A Toxic Troika? A Note on ‘Optics’ and ‘Metrics’

Jeb Bush, left, speaking Wednesday in Greensboro, N.C., in support of Thom Tillis, a Republican candidate for the Senate. Credit Chuck Burton/Associated Press

When studying the Castor and Pollux of politics and punditry it might help to bear in mind that many of the buzzwords are intended to sound quasi-scientific in order to hide the fact that the terms describe artistic results. A metric, for instance, is simply an abstract measurement in unknown units compared to a presupposed psychomoral idyll that may or may not be available for examination and should never be trusted in the first place, anyway. The metrics of a situation are whatever the pundit wishes to describe in order to make his or her own narrative sound that much more compelling.

But then there are the optics of a situation, and this is a fairly easy explanation. Political optics are, quite literally, nothing more than appearances within a frame described by a pundit’s metrics.

In one of his first public appearances of the 2014 campaign, former Gov. Jeb Bush of Florida had a vivid preview Wednesday of the challenges he would face with his party’s conservative base should he seek the Republican nomination for president in 2016.

Standing alongside Thom Tillis, the North Carolina House speaker and Republican Senate candidate, Mr. Bush outlined his views on two of the issues he cares most passionately about: immigration policy and education standards. But as Mr. Bush made the case for an immigration overhaul and the Common Core standards, Mr. Tillis gently put distance between himself and his guest of honor, who had flown here from Florida on a dreary day to offer his endorsement in a race that could decide which party controls the Senate.


Ah, optics!

As appearances go, it is a pretty basic question of how it looks when you show up to support someone, and that person pushes you away because your support is apparently toxic. But the optics depend on the metric. One could just as easily carry the appearance to the optics as build a framework asserting that such conflicts remind of the tremendous diversity of the Republican Party, with the politicians’ humanity coming through in unscripted, awkward moments.
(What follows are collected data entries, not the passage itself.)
From an optimization exercise on the open Yosys and OpenROAD flow, aimed at small area, a short achievable clock period and few clock cycles; shortcuts taken in it are not production practice.
Only simulation tests tie the RTL to the original design; equivalence was not proved.
Power is estimated from default activity; no workload was simulated.

==> flow/design.v (outline; a module is shown in full before it is edited, if it fits) <==
// module gcg_sine_rom: 80 lines
// module gcg_freq_rom: 138 lines
// module gcg_ms_enc: 36 lines
// module gcg_ms_dec: 73 lines
// module gcg_scale: 248 lines
// module gcg_remap: 394 lines
// module gcg_synth: 723 lines
module gcg_synth (
    input  wire        clk,
    input  wire        rst,           
    input  wire        sample_tick,   
    output wire        ready,
    input  wire [16:0] stream_len,    
    output wire        mem_req,
    output wire [15:0] mem_addr,
    input  wire        mem_ack,
    input  wire [7:0]  mem_rdata,
    output reg         sample_valid,
    output reg  [7:0]  sample_out,
    output reg         stream_end,
    output wire        halted
);
  // ...
==> flow/flow/run.sh <==
#!/bin/bash
set -euo pipefail
bash standard.sh SETUP_SLACK_MARGIN=6 finish > standard_make.log 2>&1
==> flow/standard.sh <==
#!/bin/bash
# synth_recipe.tcl (not shown) runs the flow's synth.tcl, then flattens the netlist and writes it again
# the make line also repeats each setting of config.mk as NAME=value (left out here)
make -C /OpenROAD-flow-scripts/flow DESIGN_CONFIG=/design/flow/config.mk WORK_HOME=/design/flow/orfs CLKGATE_MAP_FILE= SYNTH_SCRIPT=/design/flow/synth_recipe.tcl "${@:-finish}"
==> flow/config.mk <==
export PLATFORM = sky130hd
export DESIGN_NAME = gcg_synth
export DESIGN_NICKNAME = gcg_synth
export VERILOG_FILES = /design/flow/design.v
export SDC_FILE = /design/flow/constraint.sdc
export NUM_CORES = 4
export LEC_CHECK = 0
export CAP_MARGIN = 20
export CORE_MARGIN = 2
export CORE_UTILIZATION = 45
export SETUP_SLACK_MARGIN = 5
export SLEW_MARGIN = 20
==> flow/constraint.sdc <==
create_clock -name core_clock -period 10.0 [get_ports {clk}]
set_input_delay 2.0000 -clock core_clock [delete_from_list [all_inputs] [get_ports {clk}]]
set_output_delay 2.0000 -clock core_clock [all_outputs]
set_load 0.01 [all_outputs]
==> out/qor.yml, run 1 <==
clock_skew_ns: 0.161
num-multi-input-gates: 8951
num-nonclk-buffers: 520
post-place-ws_ns: 4.95
timing.rr.end: "p5_m[2]"
floorplan.core_area_sq_mm: 0.246
antenna_violations_before_repair: 21
pwr_density_cell_mw_per_mm2: 112
hp-start: "p4_g[4]"
num_vias: 93300
design.seq.count: 1565
global_route_wire_length_before_repair_um: 562000
top_register_by_number_of_flip_flops: "pre_s"
run_status: "timing/DRC/antenna clean"
cts_hold_buf: 0
grtUsageMet3_pct: 4.67
power_mw: 14.3
detail_route.iter0.violations: 8961
clock_buffer_count: 240
maxCapViolCount: 0
timing.critical_path.slowest_stage_cell: "sky130_fd_sc_hd__fa_1"
synth_top_family_by_area: "simple AND/OR/NAND/NOR gates"
worstRegToRegCells: 15
dpl.hpwl_um: 262000
overflow: 0
wirelength_um: 373000
Testbench counts, summed over its fixed seeds: cycles 16,707.
==> run 2, diff against run 1 <==
==> flow/flow/run.sh (replaced) <==
#!/bin/bash
set -euo pipefail
bash standard.sh SETUP_SLACK_MARGIN=7 finish > standard_make.log 2>&1
==> out/qor.yml, run 2 <==
run_status: "timing/DRC/antenna clean"  # unchanged
number_of_flip_flops_under_the_largest_register_name: 128  # unchanged
antenna_violation_net_count_after_detailed_routing: 0  # unchanged
grt_max_degree: 76  # was 74
p_leak_nw: 56.9  # was 50.9 nW
timing.rr.end: "p5_m[0]"  # was p5_m[2]
crit_buf_inv: 3  # unchanged
regToRegStartpoint: "p4_sum[3]"  # was p4_sum[6]
pwr_density_cell_mw_per_mm2: 102  # was 112 mW/mm^2
synth_sequential_area_ratio_pct: 34.4  # unchanged
grt_setup_unrepaired: "yes"  # unchanged
place_congestion: 0.987  # was 0.957
yosysWarnings: 57  # unchanged
global_route_wire_length_before_repair_um: 590000  # was 562000 um
synth-main-ff-cell: "sky130_fd_sc_hd__dfxtp_1"  # unchanged
full_die_area_sq_mm: 0.252  # unchanged
cts_hold_buf: 0  # unchanged
met2_wirelength_um: 187000  # was 172000 um
reg_clk_slew_reported_paths_ns: 0.06  # about the same
floorplan.core_area_sq_mm: 0.246  # unchanged
crit_type: "flop to flop"  # unchanged
synth_compound_area_share_pct: 15.6  # unchanged
crit_path_max_fanout: 6  # unchanged
layout_commonest_cell: "sky130_fd_sc_hd__nor2_1"  # unchanged
vias_in_the_first_global_route: 94700  # was 91600
top_register_by_number_of_flip_flops: "pre_s"  # unchanged
syn-num-nets: 13400  # unchanged
critical_path_cell_by_cell: "fa_1 -> inv_2 -> fa_1 -> inv_1 -> fa_1 -> inv_2 -> ha_4 -> a211oi_2 -> o211ai_1 -> o211a_1 -> o41a_1 -> o211ai_1 -> a31oi_2 -> or4_4 -> nand3_4 -> nand2_1"  # was clkinvlp_4 -> fa_1 -> inv_1 -> fa_1 -> fa_1 -> inv_1 -> ha_1 -> o211ai_1 -> nor2b_1 -> o41a_1 -> o211ai_1 -> a31oi_2 -> or4_4 -> nand3_4 -> o21ai_1
maxUsedRoutingLayer: "met5"  # unchanged
fin_hold_ws_ns: 0.325  # about the same
crit_cells: 16  # was 15
timing.hold.worst.class: "flop to flop"  # unchanged
min_tclk_post_route_ns: 4.33  # was 4.36 ns
timing.critical_path.to_type: "flop"  # unchanged
cp_common_cell: "sky130_fd_sc_hd__fa_1"  # unchanged
die_width_um: 502  # unchanged
dpl.hpwl_um: 266000  # was 262000 um
antenna_violations_before_repair: 21  # unchanged
post_route_fraction_of_the_period_consumed_by_the_critical_path_pct: 43.3  # was 43.6%
wirelength_um: 411000  # was 373000 um
crit_path_end: "p5_m[0]"  # was p5_m[2]
remaining_drc_errors: 0  # unchanged
clkSinkCount: 1565  # unchanged
worstPathRequired_ns: 10.72  # was 10.71 ns
htreeDepth: 4  # unchanged
fin_tns_setup_ns: 0  # unchanged
critical-path-top-delay-family: "adder cells"  # unchanged
worst-endpoint-arrival_ns: 5.04  # was 5.07 ns
fp-row-count: 182  # unchanged
synth_top_family_by_area: "simple AND/OR/NAND/NOR gates"  # unchanged
synth-edff-count: 711  # unchanged
overflow: 0  # unchanged
drive_gt1_share_pct: 25.7  # was 13.2%
worstRegToRegCells: 16  # was 15
timing.slew.headroom_pct: 10.4  # was 18.4%
irDropWorstVdd_v: 0.000161  # was 0.000170 V
synth_seq_cells: 1565  # unchanged
max_stage_delay_ns: 0.56  # was 0.52 ns
final_max_slew_viol_count: 0  # unchanged
yosys.area_share.xor_xnor_pct: 4.89  # unchanged
final_net_count: 14200  # was 13500
post_synth_instance_area_sq_mm: 0.112  # unchanged
fin_cells: 16500  # was 15700
final-hold-violation-count: 0  # unchanged
setup_violations: 0  # unchanged
cts.root.buffer_cell: "sky130_fd_sc_hd__clkbuf_16"  # unchanged
dr.pass1.iters: 7  # was 6
peak_clock_frequency_supported_by_timing_mhz: 231  # was 229 MHz
clock_skew_ns: 0.112  # was 0.161 ns
synthAdderAreaFrac_pct: 17.4  # unchanged
synth_top_area_share_pct: 19.1  # unchanged
timing.critical_path.slowest_stage_cell: "sky130_fd_sc_hd__fa_1"  # unchanged
synth_top_area_cell: "sky130_fd_sc_hd__edfxtp_1"  # unchanged
post_synth.cell_area_avg_sq_um: 9.20  # unchanged
netlist_instances: 12100  # unchanged
maxCapViolCount: 0  # unchanged
port_buffers: 57  # unchanged
cts_inserted_buffers: 177  # unchanged
worstSetupStartpointType: "flop"  # unchanged
cp-startpoint: "p4_sum[3]"  # was p4_sum[6]
yosys.area_share.simple_pct: 17.9  # unchanged
placedCellCount: 15100  # about the same
detail_route.iter0.violations: 10600  # was 8961
synth.mux.area_fraction_pct: 4.21  # unchanged
tightest_slew_ns: 1.34  # was 1.21 ns
route.detailed.wl_per_inst_um: 24.9  # was 23.7 um
tritoncts: "done"  # unchanged
wl_met1_um: 165000  # was 156000 um
synthMostInstantiatedCell: "sky130_fd_sc_hd__nor2_1"  # unchanged
routed-wl-met3_um: 37600  # was 28400 um
synth_area_leaders: "sky130_fd_sc_hd__edfxtp_1, sky130_fd_sc_hd__dfxtp_1, sky130_fd_sc_hd__fa_1"  # unchanged
highest_count_cells_in_the_layout_ignoring_fill_and_taps: "sky130_fd_sc_hd__nor2_1, sky130_fd_sc_hd__inv_1, sky130_fd_sc_hd__buf_4"  # was sky130_fd_sc_hd__nor2_1, sky130_fd_sc_hd__inv_1, sky130_fd_sc_hd__nand2_1
synth_cell_types: 115  # unchanged
track_usage_pct: 30.5  # was 28.8%
initial_core_util_pct: 45.4  # unchanged
num_vias: 99300  # was 93300
die-height_um: 502  # unchanged
reg2reg_setup_slack_ns: 5.67  # was 5.64 ns
areaGrowthSynthToFinish_pct: 27.2  # was 13.9%
power_mw: 14.6  # was 14.3 mW
i_o_pin_count: 58  # unchanged
clockBufferDepth: 3  # unchanged
asyncSetResetFlopFracSynth_pct: 0  # unchanged
clock_insertion_delay_worst_skew_ns: 0.90  # was 0.95 ns
via_per_inst: 6.03  # was 5.94
yosys-top-cells-count: "sky130_fd_sc_hd__nor2_1, sky130_fd_sc_hd__inv_1, sky130_fd_sc_hd__nand2_1"  # unchanged
run 2: changes by cell type in the layout (fill, tap and decap cells not counted), moves of 47 or more:
cell / delta
sky130_fd_sc_hd__ha_1: -67
sky130_fd_sc_hd__buf_12: +72
sky130_fd_sc_hd__nor2_1: -82
sky130_fd_sc_hd__o21ai_0: -145
sky130_fd_sc_hd__a21oi_2: +61
sky130_fd_sc_hd__a21oi_1: -89
sky130_fd_sc_hd__buf_6: +167
sky130_fd_sc_hd__o21ai_1: +106
sky130_fd_sc_hd__nor2_4: +48
sky130_fd_sc_hd__nand2_2: +47
sky130_fd_sc_hd__ha_4: +64
sky130_fd_sc_hd__nand2_1: -84
sky130_fd_sc_hd__dfxtp_1: -60
sky130_fd_sc_hd__buf_4: +474
run 2: worst min path at each step:
stage / startpoint / slack, ns / depth (start not counted) / end
final: p4_g[3] / 0.33 / 0 / p5_g[3]
after global routing: p4_g[6] / 0.33 / 0 / p5_g[6]
after CTS: p4_g[3] / 0.33 / 0 / p5_g[3]
after detailed placement: p4_g[3] / 0.31 / 0 / p5_g[3]
after global placement: p3_g[3] / 0.31 / 0 / p4_g[3]
after floorplan: p4_g[2] / 0.31 / 0 / p5_g[2]
run 2: repair_timing:
action / 4_1_cts / 5_1_grt
cloned: 27 / 31
gates resized for setup: 1478 / 1020
pin swaps: 525 / 555
buffers inserted: 587 / 388
endpoints found under the hold margin: 0 / 0
endpoints found under the setup margin: 1367 / 1064
run 2: layout make-up:
cell class,instances,area (sq um)
multi-input cells,8970,76700
fillers,20800,104000
flip-flops and latches,1565,39000
diodes,11,27.5
repair buffers,1263,12100
clock inverters,78,1090
well taps,3312,4140
clock buffers,256,5060
inverters,1015,3990
run 2: where the power goes:
group          leakage (nW)  switching (mW)  total (mW)  internal, mW
clock network          2.96            2.99        6.85          3.86
registers              13.5          0.0960        6.74          6.65
logic                  40.4           0.546       0.979         0.432
total                  56.9            3.63        14.6          10.9
run 2: metrics by stage:
stage               cell area (sq um)  worst slack [ns]  utilization, %
global route                   142000              5.48            57.7
finish                         142000              5.67            57.7
CTS                            134000              5.66            54.4
global placement               117000              5.23            47.6
detailed placement             117000              5.16            47.6
floorplan                      114000              5.81               -
run 2: kinds of logic (layout without fill, tap and decap cells):
group	count (synthesis)	after routing
simple gates	4039	4055
other cells	0	11
compound gates	2648	2649
buf+inv	1633	2612
fa+ha+maj	1224	1224
xor+xnor	603	607
flops	1565	1565
mux	435	435
run 2: routing by layer:
layer  up-vias  GRT usage, %
li1      44400             -
met4        12          12.9
met5         -             0
met2      4754          48.9
met1     49100          40.0
met3      1041          6.09
run 2: worst reg2reg max path: stages, from the launching register on:
cell                       delay (ns)
sky130_fd_sc_hd__dfxtp_4         0.39
sky130_fd_sc_hd__fa_1            0.56
sky130_fd_sc_hd__inv_2           0.05
sky130_fd_sc_hd__fa_1            0.47
sky130_fd_sc_hd__inv_1           0.05
sky130_fd_sc_hd__fa_1            0.49
sky130_fd_sc_hd__inv_2           0.05
sky130_fd_sc_hd__ha_4            0.21
sky130_fd_sc_hd__a211oi_2        0.19
sky130_fd_sc_hd__o211ai_1        0.16
sky130_fd_sc_hd__o211a_1         0.14
sky130_fd_sc_hd__o41a_1          0.39
sky130_fd_sc_hd__o211ai_1        0.28
sky130_fd_sc_hd__a31oi_2         0.16
sky130_fd_sc_hd__or4_4           0.44
sky130_fd_sc_hd__nand3_4         0.10
sky130_fd_sc_hd__nand2_1         0.06
==> run 3, diff against run 2 <==
==> flow/flow/run.sh (replaced) <==
#!/bin/bash
set -euo pipefail
bash standard.sh SETUP_SLACK_MARGIN=6.5 finish > standard_make.log 2>&1
--- a/flow/config.mk
+++ b/flow/config.mk
@@ -8,5 +8,5 @@
 export CAP_MARGIN = 20
 export CORE_MARGIN = 2
-export CORE_UTILIZATION = 45
+export CORE_UTILIZATION = 55
 export SETUP_SLACK_MARGIN = 5
 export SLEW_MARGIN = 20
==> out/qor.yml, run 3 <==
run_status: "timing/DRC/antenna clean"  # unchanged
min_tclk_post_route_ns: 4.32  # was 4.33 ns
vias_in_the_first_global_route: 92200  # was 94700
crit_type: "flop to flop"  # unchanged
antenna_violations_before_repair: 21  # unchanged
track_usage_pct: 36.4  # was 30.5%
synthMostInstantiatedCell: "sky130_fd_sc_hd__nor2_1"  # unchanged
post_synth_instance_area_sq_mm: 0.112  # unchanged
remaining_drc_errors: 0  # unchanged
i_o_pin_count: 58  # unchanged
synth_seq_cells: 1565  # unchanged
peak_clock_frequency_supported_by_timing_mhz: 231  # about the same
fin_tns_setup_ns: 0  # unchanged
clockBufferDepth: 3  # unchanged
synth_cell_types: 115  # unchanged
worst-endpoint-arrival_ns: 5.08  # was 5.04 ns
detail_route.iter0.violations: 9069  # was 10600
tightest_slew_ns: 1.26  # was 1.34 ns
syn-num-nets: 13400  # unchanged
overflow: 0  # unchanged
port_buffers: 57  # unchanged
worstSetupStartpointType: "flop"  # unchanged
clock_insertion_delay_worst_skew_ns: 0.89  # was 0.90 ns
synth-main-ff-cell: "sky130_fd_sc_hd__dfxtp_1"  # unchanged
dpl.hpwl_um: 270000  # was 266000 um
asyncSetResetFlopFracSynth_pct: 0  # unchanged
setup_violations: 0  # unchanged
worstRegToRegCells: 15  # was 16
maxCapViolCount: 0  # unchanged
max_stage_delay_ns: 0.48  # was 0.56 ns
pwr_density_cell_mw_per_mm2: 109  # was 102 mW/mm^2
final-hold-violation-count: 0  # unchanged
htreeDepth: 4  # unchanged
p_leak_nw: 52.5  # was 56.9 nW
critical_path_cell_by_cell: "buf_4 -> fa_1 -> fa_1 -> inv_1 -> fa_1 -> ha_1 -> o21a_1 -> o211ai_1 -> nor2b_1 -> o41a_1 -> o211ai_1 -> a31oi_2 -> or4_4 -> nand3_4 -> o21ai_1"  # was fa_1 -> inv_2 -> fa_1 -> inv_1 -> fa_1 -> inv_2 -> ha_4 -> a211oi_2 -> o211ai_1 -> o211a_1 -> o41a_1 -> o211ai_1 -> a31oi_2 -> or4_4 -> nand3_4 -> nand2_1
timing.hold.worst.class: "flop to flop"  # unchanged
floorplan.core_area_sq_mm: 0.202  # was 0.246 sq mm
irDropWorstVdd_v: 0.000177  # was 0.000161 V
crit_path_max_fanout: 6  # unchanged
hp-start: "p4_g[2]"  # was p4_g[3]
clkSinkCount: 1565  # unchanged
global_route_wire_length_before_repair_um: 572000  # was 590000 um
timing.final.ws_setup_ns: 5.68  # was 5.67 ns
via_per_inst: 6.24  # was 6.03
place_congestion: 1.01  # was 0.987
fp-row-count: 165  # was 182
timing.critical_path.to_type: "flop"  # unchanged
synth_sequential_area_ratio_pct: 34.4  # unchanged
areaGrowthSynthToFinish_pct: 16.8  # was 27.2%
full_die_area_sq_mm: 0.207  # was 0.252 sq mm
grt_max_degree: 62  # was 76
die_width_um: 455  # was 502 um
cts.root.buffer_cell: "sky130_fd_sc_hd__clkbuf_16"  # unchanged
final_max_slew_viol_count: 0  # unchanged
worstPathRequired_ns: 10.75  # was 10.72 ns
top_register_by_number_of_flip_flops: "pre_s"  # unchanged
timing.critical_path.slowest_stage_cell: "sky130_fd_sc_hd__fa_1"  # unchanged
tritoncts: "done"  # unchanged
hold-path-cell-count: 0  # unchanged
initial_core_util_pct: 55.3  # was 45.4%
clock_skew_ns: 0.0704  # was 0.112 ns
synth_top_area_cell: "sky130_fd_sc_hd__edfxtp_1"  # unchanged
cts_hold_buf: 0  # unchanged
regToRegStartpoint: "p4_sum[0]"  # was p4_sum[3]
final_net_count: 13700  # was 14200
cts_inserted_buffers: 176  # was 177
holdPathEnd: "p5_g[2]"  # was p5_g[3]
cp_common_cell: "sky130_fd_sc_hd__fa_1"  # unchanged
antenna_violation_net_count_after_detailed_routing: 0  # unchanged
reg_clk_slew_reported_paths_ns: 0.06  # about the same
number_of_flip_flops_under_the_largest_register_name: 128  # unchanged
timing.slew.headroom_pct: 15.7  # was 10.4%
highest_count_cells_in_the_layout_ignoring_fill_and_taps: "sky130_fd_sc_hd__nor2_1, sky130_fd_sc_hd__inv_1, sky130_fd_sc_hd__nand2_1"  # was sky130_fd_sc_hd__nor2_1, sky130_fd_sc_hd__inv_1, sky130_fd_sc_hd__buf_4
dr.pass1.iters: 6  # was 7
layout_commonest_cell: "sky130_fd_sc_hd__nor2_1"  # unchanged
synth-edff-count: 711  # unchanged
die-height_um: 455  # was 502 um
route.detailed.wl_per_inst_um: 25.4  # was 24.9 um
post-place-ws_ns: 5.18  # was 5.16 ns
reg2reg_setup_slack_ns: 5.68  # was 5.67 ns
yosys-top-cells-count: "sky130_fd_sc_hd__nor2_1, sky130_fd_sc_hd__inv_1, sky130_fd_sc_hd__nand2_1"  # unchanged
yosysWarnings: 57  # unchanged
fin_hold_ws_ns: 0.324  # was 0.325 ns
synth_area_leaders: "sky130_fd_sc_hd__edfxtp_1, sky130_fd_sc_hd__dfxtp_1, sky130_fd_sc_hd__fa_1"  # unchanged
num_vias: 95400  # was 99300
post_route_fraction_of_the_period_consumed_by_the_critical_path_pct: 43.2  # was 43.3%
drive_gt1_share_pct: 17.3  # was 25.7%
post_synth.cell_area_avg_sq_um: 9.20  # unchanged
timing.rr.end: "p5_m[2]"  # was p5_m[0]
synth_top_area_share_pct: 19.1  # unchanged
grt_setup_unrepaired: "yes"  # unchanged
wirelength_um: 388000  # was 411000 um
netlist_instances: 12100  # unchanged
==> run 3: cell counts after synthesis <==
No cell type changed its count.
==> run 3: final cells by class <==
class	count	area [sq um]
Clock inverter	110	1320
Clock buffer	218	4720
Timing Repair Buffer	734	6470
Sequential cell	1565	39000
Tap cell	2672	3340
Inverter	1015	3870
Antenna cell	4	10.0
Multi-Input combinational cell	8952	71800
Fill cell	16600	71600
==> run 3: critical path, delay by kind of cell (launching register included) <==
| family | cells | cell delay, ns |
|---|---|---|
| AND/OR/NAND/NOR | 3 | 0.61 |
| AO/OA/AOI/OAI | 6 | 1.35 |
| buffers and inverters | 2 | 0.23 |
| adder cells (fa/ha/maj) | 4 | 1.64 |
| flip-flops | 1 | 0.36 |
==> run 3: per-stage QoR <==
stage          power, mW  utilization, %  instances  cell area, sq um
2_1_floorplan       7.35               -      12100            113000
3_3_place_gp        7.54            57.5      14500            116000
3_5_place_dp        7.55            57.5      14500            116000
4_1_cts             14.3            63.0      15100            127000
5_1_grt             14.7            64.6      15300            131000
6_report            14.3            64.6      15300            131000
==> run 3: timing repair <==
| item | 4_1_cts | 5_1_grt |
|---|---|---|
| gates cloned | 7 | 2 |
| pin swaps | 305 | 218 |
| setup endpoints to repair | 1028 | 803 |
| setup buffers | 292 | 169 |
| resized for setup | 793 | 387 |
==> run 3: report_power, final <==
part / internal [mW] / switching, mW / total, mW
Clock: 3.83 / 2.94 / 6.77
Sequential: 6.65 / 0.0945 / 6.74
Combinational: 0.325 / 0.448 / 0.773
==> run 3: how the worst max path moves through the flow <==
stage | startpoint | cells after the start | end | slack [ns]
after global placement | np[0] | 9 | v_t[5][5] | 5.26
final | p4_sum[0] | 15 | p5_m[2] | 5.68
after global routing | p4_sum[0] | 15 | p5_m[2] | 5.51
after CTS | p4_sum[1] | 17 | p5_m[2] | 5.70
after floorplan | p4_sum[1] | 17 | p5_m[2] | 5.81
after detailed placement | v_phase[1][0] | 11 | p1_o[1][1] | 5.18
==> run 3: per-layer routing <==
metal | up-vias | GRT usage (%) | wire (um)
met5 | - | 0 | 161
met4 | 16 | 19.7 | 25100
met3 | 1001 | 8.21 | 37200
met2 | 4165 | 57.4 | 174000
met1 | 47000 | 46.6 | 151000
li1 | 43200 | - | -
==> run 3: logic make-up (layout without fill, tap and decap cells) <==
| group | after synthesis | count (layout) | share of synthesized area (%) |
|---|---|---|---|
| compound gates | 2648 | 2648 | 15.6 |
| xor+xnor | 603 | 604 | 4.89 |
| fa+ha+maj | 1224 | 1224 | 17.4 |
| buf+inv | 1633 | 2077 | 5.55 |
| flops | 1565 | 1565 | 34.4 |
| mux | 435 | 435 | 4.21 |
| other cells | 0 | 4 | 0 |
| simple gates | 4039 | 4041 | 17.9 |

## re-timing with driven ports
The flow's constraints put no driver on any port. The routed layouts listed below were extracted and timed again, unchanged, in two steps. Step 1, drivers: a clkbuf_16 drives clk and a buf_2 each remaining input, both assumed. Step 2 moves the port delays by t, midway between the first and last clock arrival at a register: inputs arrive t later, outputs are due t later. That takes back most of the time a late clock gives input paths. Three values: no drivers, after step 1, after step 2; two values: the first two.
run | shift t [ns] | setup WS [ns] | worst setup path at the end | slew at the worst register clock pin (ns) | worst slew at a driven data input, ns
run 1 | 0.971 | 5.635 / 5.635 / 5.221 | input to register | 0.07 / 0.07 | 0.05
run 2 | 0.939 | 5.675 / 5.675 / 5.675 | register to register | 0.08 / 0.08 | 0.08
run 3 | 0.958 | 5.677 / 5.677 / 5.668 | input to register | 0.07 / 0.07 | 0.04
After both steps setup and hold are still met in every run listed. For run 1, which loses most, drivers alone change the setup slack by 0.000 ns; drivers and shift together by -0.414 ns.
Jeb Bush, left, speaking Wednesday in Greensboro, N.C., in support of Thom Tillis, a Republican candidate for the Senate. (Credit Chuck Burton/Associated Press)But there is something even more optical in the optics. Chuck Burton’s photo for Associated Press, showing Bush and Tillis together at the Greensboro event, has its own value for those willing to consider a certain metric. That is to say, take note of the sign in the foreground. That sign? The one reading “NFIB”?

So how is this for optics? Former Florida Governor Jeb Bush, North Carolina Speaker of the House and U.S. Senate candidate Thom Tillis, and the National Federation of Independent Businesses. Or: Jeb Bush, Thom Tillis, and the people who want to destroy health insurance reform.

And while Jonathan Martin of the New York Times notes the obvious point about Bush’s nomination potential within the GOP—

For Jeb Bush, who has not been in office since 2007, all the rhetorical footwork showed what he would have to contend with should he seek the Republican nomination.

—it is just as important that we not overlook the implications for everyone else.

Jeb Bush, Thom Tillis, and NFIB.


Martin, Jonathan. “Jeb Bush Returns to Fray and Finds Going Rough”. The New York Times. 24 September 2014.